-- What to work on --
Within the listing, each line that has the string "synthesis" should be copied.

[Opening Information provided section]

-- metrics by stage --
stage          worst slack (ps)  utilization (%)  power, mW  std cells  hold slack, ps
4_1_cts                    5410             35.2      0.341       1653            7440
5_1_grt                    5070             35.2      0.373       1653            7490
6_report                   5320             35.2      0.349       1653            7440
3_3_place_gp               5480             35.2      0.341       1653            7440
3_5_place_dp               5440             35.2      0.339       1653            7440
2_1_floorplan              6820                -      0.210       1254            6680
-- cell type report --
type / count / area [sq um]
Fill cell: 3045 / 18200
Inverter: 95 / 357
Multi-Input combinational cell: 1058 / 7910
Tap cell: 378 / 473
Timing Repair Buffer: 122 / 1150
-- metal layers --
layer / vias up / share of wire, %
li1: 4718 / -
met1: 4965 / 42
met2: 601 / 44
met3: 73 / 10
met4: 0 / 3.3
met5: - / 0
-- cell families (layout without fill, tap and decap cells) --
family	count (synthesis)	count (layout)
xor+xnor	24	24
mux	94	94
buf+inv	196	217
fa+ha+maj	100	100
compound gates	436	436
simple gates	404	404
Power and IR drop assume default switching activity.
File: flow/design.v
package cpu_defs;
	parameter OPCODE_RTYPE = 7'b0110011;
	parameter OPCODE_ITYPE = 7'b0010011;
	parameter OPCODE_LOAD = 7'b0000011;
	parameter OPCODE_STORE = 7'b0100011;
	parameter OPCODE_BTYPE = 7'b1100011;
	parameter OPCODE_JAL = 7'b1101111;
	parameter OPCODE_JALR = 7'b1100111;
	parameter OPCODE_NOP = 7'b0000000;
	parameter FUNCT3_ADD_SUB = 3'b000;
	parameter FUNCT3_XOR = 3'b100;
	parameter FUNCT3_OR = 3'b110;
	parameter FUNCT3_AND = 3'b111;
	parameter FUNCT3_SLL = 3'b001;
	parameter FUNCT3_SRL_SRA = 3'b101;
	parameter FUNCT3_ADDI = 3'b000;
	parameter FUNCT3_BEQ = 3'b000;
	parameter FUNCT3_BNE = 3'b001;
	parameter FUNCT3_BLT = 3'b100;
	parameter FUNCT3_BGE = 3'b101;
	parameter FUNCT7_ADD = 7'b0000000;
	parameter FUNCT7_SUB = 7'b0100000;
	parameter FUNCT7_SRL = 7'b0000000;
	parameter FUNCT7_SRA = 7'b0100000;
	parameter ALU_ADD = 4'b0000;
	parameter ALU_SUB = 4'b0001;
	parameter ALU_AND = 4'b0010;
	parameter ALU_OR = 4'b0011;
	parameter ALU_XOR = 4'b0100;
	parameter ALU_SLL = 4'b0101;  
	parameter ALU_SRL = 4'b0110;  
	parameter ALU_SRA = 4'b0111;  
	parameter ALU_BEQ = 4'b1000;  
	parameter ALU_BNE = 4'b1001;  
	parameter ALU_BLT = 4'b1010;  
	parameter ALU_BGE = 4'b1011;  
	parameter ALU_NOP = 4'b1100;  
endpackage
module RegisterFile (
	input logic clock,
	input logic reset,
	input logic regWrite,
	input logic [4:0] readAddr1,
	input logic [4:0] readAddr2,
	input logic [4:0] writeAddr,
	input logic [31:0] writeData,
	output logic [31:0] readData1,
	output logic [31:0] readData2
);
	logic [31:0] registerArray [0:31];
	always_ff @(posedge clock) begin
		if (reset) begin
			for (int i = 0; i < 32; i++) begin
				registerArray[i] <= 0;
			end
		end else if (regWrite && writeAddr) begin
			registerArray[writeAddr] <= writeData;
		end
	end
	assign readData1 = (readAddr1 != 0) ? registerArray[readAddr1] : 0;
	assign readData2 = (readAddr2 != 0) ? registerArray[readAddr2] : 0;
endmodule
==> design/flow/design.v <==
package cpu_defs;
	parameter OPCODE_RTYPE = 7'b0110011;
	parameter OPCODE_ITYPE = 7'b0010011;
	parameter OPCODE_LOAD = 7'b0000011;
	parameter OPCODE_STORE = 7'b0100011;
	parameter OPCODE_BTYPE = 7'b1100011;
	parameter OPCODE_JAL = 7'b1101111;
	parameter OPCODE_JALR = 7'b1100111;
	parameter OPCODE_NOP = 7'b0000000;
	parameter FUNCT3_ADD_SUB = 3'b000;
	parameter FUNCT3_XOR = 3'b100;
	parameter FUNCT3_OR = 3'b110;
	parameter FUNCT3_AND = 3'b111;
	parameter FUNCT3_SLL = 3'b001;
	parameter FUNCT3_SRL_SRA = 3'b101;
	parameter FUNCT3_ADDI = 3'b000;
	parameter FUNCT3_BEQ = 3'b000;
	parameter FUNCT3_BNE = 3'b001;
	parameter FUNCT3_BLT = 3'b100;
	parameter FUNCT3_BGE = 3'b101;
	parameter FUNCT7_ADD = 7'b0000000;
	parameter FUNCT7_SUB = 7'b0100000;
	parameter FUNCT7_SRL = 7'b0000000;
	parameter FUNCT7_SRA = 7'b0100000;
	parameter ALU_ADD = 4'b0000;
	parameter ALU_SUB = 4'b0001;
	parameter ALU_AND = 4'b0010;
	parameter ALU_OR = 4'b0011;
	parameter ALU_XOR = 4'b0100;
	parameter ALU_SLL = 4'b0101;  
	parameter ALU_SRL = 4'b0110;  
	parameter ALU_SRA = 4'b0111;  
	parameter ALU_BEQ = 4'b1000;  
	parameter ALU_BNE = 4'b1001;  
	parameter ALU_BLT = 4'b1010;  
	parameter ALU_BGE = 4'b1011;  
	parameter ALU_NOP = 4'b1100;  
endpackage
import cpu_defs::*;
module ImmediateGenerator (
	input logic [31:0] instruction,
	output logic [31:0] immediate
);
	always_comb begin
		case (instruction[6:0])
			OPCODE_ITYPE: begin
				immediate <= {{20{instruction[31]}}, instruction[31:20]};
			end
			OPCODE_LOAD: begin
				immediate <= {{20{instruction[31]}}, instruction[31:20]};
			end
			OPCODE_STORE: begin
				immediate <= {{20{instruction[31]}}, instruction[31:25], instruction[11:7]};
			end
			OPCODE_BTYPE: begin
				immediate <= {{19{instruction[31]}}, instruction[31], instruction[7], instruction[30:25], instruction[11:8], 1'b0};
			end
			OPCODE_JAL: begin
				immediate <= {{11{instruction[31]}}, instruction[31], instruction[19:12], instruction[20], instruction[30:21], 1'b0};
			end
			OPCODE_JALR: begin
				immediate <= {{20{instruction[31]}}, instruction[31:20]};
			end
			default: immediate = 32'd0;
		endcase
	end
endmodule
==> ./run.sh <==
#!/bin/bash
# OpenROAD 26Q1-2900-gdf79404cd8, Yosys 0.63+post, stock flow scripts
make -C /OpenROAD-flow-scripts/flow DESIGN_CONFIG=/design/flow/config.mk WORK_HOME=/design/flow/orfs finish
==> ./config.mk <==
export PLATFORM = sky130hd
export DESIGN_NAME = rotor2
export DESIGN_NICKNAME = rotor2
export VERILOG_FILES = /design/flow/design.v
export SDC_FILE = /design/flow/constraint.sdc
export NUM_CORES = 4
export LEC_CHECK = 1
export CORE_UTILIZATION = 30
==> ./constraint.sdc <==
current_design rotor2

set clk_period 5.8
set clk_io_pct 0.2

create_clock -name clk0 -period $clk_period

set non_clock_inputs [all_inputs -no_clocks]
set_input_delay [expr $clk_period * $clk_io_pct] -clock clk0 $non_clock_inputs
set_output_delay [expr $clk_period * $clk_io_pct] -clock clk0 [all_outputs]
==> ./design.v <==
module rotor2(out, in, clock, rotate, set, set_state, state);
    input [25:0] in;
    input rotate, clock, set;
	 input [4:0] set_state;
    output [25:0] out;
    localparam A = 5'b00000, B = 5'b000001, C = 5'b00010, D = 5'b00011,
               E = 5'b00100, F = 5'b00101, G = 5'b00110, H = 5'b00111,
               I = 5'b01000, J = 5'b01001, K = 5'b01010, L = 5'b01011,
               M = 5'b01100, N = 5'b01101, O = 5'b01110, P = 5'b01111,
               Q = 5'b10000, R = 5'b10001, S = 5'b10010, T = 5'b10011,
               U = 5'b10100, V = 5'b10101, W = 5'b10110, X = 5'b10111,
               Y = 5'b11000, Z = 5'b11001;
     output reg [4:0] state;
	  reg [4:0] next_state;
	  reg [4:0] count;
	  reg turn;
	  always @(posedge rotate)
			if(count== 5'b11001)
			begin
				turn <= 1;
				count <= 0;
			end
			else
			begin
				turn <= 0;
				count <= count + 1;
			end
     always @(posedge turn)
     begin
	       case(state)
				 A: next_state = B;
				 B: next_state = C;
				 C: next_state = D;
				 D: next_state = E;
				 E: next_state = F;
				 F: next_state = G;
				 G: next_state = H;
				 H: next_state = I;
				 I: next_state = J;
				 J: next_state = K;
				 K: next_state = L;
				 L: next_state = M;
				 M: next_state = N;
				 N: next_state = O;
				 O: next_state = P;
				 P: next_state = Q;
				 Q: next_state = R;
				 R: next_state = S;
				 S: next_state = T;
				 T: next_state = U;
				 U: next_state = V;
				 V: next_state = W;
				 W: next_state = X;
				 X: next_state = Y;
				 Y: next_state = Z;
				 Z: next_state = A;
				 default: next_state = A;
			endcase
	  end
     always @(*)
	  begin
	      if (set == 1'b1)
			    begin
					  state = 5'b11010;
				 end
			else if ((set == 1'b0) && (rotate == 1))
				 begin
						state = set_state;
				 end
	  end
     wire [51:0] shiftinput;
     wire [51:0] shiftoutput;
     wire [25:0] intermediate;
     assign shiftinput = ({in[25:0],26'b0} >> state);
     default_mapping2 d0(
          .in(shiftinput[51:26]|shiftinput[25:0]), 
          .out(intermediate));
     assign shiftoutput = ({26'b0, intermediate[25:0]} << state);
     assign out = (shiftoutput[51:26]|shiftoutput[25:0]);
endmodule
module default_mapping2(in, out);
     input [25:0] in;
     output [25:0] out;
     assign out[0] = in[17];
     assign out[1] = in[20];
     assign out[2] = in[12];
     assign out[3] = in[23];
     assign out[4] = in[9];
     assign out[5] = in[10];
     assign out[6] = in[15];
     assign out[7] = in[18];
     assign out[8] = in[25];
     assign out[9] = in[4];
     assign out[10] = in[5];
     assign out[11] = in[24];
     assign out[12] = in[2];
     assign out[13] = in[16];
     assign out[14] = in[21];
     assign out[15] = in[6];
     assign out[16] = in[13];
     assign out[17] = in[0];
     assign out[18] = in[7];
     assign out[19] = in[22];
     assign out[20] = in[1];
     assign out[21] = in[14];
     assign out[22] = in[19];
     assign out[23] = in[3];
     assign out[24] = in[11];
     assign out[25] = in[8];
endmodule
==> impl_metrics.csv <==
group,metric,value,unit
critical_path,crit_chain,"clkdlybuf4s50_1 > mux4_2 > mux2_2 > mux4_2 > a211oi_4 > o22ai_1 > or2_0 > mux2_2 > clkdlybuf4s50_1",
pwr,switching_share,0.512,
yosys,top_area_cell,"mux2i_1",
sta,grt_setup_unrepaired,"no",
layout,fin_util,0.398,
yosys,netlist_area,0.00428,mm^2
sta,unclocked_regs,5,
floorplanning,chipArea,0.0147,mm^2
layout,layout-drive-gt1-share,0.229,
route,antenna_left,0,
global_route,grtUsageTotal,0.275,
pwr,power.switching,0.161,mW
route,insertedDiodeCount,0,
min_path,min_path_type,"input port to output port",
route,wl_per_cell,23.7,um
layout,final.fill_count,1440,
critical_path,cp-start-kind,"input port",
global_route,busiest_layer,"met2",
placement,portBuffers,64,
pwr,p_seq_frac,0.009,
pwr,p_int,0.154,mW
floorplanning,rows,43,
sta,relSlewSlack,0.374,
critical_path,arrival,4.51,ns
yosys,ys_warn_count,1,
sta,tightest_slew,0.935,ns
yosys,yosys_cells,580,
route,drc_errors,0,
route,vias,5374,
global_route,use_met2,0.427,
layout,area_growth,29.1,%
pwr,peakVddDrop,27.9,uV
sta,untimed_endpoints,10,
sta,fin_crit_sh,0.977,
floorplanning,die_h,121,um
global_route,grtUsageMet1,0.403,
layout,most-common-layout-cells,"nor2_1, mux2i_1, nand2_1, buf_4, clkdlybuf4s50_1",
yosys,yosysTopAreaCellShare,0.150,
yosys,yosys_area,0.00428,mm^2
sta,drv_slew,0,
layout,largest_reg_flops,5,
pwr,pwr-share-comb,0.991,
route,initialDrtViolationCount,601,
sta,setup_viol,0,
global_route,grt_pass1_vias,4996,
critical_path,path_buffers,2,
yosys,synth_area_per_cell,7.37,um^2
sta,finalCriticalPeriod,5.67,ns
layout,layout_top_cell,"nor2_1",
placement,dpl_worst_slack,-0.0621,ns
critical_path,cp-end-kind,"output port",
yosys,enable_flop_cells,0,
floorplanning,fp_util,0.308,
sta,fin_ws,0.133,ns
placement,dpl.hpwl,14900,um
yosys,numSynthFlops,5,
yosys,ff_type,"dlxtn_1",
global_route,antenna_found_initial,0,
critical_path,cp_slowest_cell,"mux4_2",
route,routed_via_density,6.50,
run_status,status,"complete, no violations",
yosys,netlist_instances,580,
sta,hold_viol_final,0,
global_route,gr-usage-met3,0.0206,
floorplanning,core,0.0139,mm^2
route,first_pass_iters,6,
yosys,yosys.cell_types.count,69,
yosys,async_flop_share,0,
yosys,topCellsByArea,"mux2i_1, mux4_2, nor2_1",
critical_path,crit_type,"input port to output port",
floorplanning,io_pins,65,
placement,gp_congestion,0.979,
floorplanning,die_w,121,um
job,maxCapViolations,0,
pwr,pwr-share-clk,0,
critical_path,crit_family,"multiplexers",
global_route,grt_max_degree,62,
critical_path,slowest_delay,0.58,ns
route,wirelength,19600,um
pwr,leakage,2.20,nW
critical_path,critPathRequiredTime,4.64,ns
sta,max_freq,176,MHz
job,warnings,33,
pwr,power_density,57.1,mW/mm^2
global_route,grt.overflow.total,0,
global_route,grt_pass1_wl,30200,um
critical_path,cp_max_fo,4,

[Closing Information provided section]
[Opening Information provided section]

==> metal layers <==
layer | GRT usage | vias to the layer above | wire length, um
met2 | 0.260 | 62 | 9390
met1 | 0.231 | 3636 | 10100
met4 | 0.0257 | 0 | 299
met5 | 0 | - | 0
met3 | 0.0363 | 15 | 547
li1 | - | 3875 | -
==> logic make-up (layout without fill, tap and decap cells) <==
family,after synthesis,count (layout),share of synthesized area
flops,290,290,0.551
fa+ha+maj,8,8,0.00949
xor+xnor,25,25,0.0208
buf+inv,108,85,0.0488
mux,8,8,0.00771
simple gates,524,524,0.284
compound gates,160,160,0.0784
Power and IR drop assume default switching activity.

[Closing Information provided section]
[Opening Information provided section]

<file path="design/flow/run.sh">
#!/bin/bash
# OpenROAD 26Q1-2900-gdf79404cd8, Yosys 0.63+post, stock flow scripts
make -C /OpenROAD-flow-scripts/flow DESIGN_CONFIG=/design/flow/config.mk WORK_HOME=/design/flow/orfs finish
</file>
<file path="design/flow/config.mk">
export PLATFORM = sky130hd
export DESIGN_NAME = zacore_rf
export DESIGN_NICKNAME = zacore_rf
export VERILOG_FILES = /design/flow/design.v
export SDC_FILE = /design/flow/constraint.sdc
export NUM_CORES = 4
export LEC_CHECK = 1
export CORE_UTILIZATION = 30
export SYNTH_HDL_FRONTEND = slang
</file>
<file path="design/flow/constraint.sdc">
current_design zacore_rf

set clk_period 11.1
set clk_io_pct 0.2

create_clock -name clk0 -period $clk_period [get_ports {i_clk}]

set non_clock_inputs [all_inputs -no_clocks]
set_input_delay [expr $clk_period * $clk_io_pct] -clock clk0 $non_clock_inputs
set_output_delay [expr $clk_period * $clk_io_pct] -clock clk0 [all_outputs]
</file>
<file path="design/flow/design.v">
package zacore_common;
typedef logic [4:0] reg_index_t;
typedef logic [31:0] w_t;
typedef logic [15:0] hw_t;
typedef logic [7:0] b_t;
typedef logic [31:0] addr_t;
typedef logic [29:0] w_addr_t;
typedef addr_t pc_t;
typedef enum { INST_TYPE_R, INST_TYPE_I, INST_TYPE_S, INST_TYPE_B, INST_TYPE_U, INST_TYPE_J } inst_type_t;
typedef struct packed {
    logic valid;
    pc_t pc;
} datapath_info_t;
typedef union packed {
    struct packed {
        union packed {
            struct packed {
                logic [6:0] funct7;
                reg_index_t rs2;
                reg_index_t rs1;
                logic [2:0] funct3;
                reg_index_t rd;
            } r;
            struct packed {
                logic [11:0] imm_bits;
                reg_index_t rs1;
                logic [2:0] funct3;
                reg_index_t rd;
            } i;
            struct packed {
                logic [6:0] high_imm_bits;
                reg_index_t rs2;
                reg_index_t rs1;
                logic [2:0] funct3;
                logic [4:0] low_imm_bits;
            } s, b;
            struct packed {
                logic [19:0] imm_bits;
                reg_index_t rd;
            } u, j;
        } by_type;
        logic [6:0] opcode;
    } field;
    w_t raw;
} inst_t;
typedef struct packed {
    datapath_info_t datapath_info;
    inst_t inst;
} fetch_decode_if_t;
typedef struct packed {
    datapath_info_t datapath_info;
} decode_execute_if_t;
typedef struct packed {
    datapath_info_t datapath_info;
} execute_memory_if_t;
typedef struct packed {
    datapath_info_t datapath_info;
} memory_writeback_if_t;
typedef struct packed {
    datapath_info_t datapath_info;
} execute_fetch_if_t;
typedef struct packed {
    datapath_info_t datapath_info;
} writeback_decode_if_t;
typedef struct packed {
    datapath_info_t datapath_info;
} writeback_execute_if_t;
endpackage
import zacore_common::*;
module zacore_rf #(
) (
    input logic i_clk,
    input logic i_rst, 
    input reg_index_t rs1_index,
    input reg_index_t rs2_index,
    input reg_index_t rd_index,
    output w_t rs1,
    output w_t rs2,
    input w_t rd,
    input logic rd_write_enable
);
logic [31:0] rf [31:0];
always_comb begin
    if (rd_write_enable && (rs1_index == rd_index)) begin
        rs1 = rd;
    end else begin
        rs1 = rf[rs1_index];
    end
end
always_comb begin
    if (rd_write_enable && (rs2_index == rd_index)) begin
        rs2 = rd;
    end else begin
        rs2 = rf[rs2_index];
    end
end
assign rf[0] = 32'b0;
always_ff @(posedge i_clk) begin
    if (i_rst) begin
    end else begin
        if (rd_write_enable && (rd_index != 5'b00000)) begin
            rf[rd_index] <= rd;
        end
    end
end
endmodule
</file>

[Closing Information provided section]

-- Reply to the exercise --
family	count (synthesis)	count (layout)
family,after synthesis,count (layout),share of synthesized area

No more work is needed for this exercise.